** Stored items **
::::
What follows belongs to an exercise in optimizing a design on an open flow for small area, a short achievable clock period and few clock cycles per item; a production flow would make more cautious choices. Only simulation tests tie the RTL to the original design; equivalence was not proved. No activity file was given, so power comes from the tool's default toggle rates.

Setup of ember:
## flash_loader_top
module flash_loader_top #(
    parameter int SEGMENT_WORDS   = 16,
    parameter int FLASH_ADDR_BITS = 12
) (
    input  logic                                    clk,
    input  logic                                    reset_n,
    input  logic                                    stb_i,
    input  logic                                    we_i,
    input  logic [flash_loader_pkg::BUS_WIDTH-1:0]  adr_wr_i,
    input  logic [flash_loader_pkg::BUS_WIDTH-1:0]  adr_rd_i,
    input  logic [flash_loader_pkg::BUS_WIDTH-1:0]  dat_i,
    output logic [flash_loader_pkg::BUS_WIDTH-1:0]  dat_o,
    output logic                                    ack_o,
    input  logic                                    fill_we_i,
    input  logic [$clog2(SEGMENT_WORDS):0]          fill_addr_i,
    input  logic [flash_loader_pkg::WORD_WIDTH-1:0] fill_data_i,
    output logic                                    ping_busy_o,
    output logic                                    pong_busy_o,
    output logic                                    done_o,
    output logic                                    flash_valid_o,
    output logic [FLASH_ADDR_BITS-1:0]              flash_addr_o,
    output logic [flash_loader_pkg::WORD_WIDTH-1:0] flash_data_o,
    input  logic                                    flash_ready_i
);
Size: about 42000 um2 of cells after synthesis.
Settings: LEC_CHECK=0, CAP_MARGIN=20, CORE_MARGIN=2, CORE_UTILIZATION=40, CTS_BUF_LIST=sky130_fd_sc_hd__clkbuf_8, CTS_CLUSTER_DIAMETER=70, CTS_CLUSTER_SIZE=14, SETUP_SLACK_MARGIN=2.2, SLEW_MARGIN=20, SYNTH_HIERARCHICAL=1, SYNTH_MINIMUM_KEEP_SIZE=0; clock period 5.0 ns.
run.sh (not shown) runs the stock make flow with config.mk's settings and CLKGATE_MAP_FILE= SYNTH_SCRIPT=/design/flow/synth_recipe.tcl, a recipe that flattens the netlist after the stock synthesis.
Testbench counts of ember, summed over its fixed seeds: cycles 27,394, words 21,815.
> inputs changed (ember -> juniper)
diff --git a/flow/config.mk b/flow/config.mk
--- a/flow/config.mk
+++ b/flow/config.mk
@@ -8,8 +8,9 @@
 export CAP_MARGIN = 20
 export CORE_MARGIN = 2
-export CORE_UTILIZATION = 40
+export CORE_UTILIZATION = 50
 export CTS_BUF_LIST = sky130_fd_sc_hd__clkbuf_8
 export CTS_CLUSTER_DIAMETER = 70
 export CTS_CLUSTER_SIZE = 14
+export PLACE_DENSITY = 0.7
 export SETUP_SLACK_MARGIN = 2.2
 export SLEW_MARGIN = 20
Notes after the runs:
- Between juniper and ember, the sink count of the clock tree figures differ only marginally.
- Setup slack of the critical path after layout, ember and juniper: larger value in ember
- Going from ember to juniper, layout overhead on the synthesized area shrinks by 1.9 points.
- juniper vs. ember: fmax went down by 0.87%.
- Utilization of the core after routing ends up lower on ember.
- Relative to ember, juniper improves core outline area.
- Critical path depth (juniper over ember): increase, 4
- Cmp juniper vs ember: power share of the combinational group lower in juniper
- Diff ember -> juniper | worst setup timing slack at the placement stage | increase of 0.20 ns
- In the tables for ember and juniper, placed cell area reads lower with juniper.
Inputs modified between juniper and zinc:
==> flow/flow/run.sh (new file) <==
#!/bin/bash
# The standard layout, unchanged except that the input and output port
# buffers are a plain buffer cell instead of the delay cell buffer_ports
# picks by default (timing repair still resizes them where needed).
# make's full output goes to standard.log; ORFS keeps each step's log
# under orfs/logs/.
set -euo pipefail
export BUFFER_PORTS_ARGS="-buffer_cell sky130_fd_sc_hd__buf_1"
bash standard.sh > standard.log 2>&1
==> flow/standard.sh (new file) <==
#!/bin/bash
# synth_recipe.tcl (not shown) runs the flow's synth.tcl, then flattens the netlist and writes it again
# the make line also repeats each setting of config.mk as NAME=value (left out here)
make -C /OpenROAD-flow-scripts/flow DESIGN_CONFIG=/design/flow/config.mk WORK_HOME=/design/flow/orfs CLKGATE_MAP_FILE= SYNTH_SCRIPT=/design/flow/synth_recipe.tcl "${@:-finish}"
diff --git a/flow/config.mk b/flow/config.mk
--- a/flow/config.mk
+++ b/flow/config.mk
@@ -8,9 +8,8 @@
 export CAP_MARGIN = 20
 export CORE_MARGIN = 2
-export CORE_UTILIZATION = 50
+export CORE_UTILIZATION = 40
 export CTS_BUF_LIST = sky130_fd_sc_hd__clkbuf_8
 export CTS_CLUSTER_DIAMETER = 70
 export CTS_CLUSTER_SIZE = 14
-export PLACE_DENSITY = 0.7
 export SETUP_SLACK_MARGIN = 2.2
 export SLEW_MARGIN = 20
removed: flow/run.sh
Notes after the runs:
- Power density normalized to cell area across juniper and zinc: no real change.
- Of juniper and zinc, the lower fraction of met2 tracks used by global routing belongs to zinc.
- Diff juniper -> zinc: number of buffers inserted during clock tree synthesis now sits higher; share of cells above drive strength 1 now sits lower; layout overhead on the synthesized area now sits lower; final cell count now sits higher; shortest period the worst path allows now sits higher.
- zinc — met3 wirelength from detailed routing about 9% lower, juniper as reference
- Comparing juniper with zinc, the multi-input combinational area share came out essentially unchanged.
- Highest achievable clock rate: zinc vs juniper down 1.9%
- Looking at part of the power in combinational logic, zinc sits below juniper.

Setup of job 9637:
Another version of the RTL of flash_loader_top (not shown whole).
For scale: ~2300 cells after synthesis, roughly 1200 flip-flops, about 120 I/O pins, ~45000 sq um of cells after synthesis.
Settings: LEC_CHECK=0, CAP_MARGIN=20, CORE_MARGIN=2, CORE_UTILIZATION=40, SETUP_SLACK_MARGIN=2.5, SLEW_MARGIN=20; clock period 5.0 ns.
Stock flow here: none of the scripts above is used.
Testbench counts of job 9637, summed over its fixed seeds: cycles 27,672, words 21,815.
::::
** WORK ITEM **
Using the data above, work out how many lines include the word "netlist" and give only that number.

** ANSWER SECTION **
2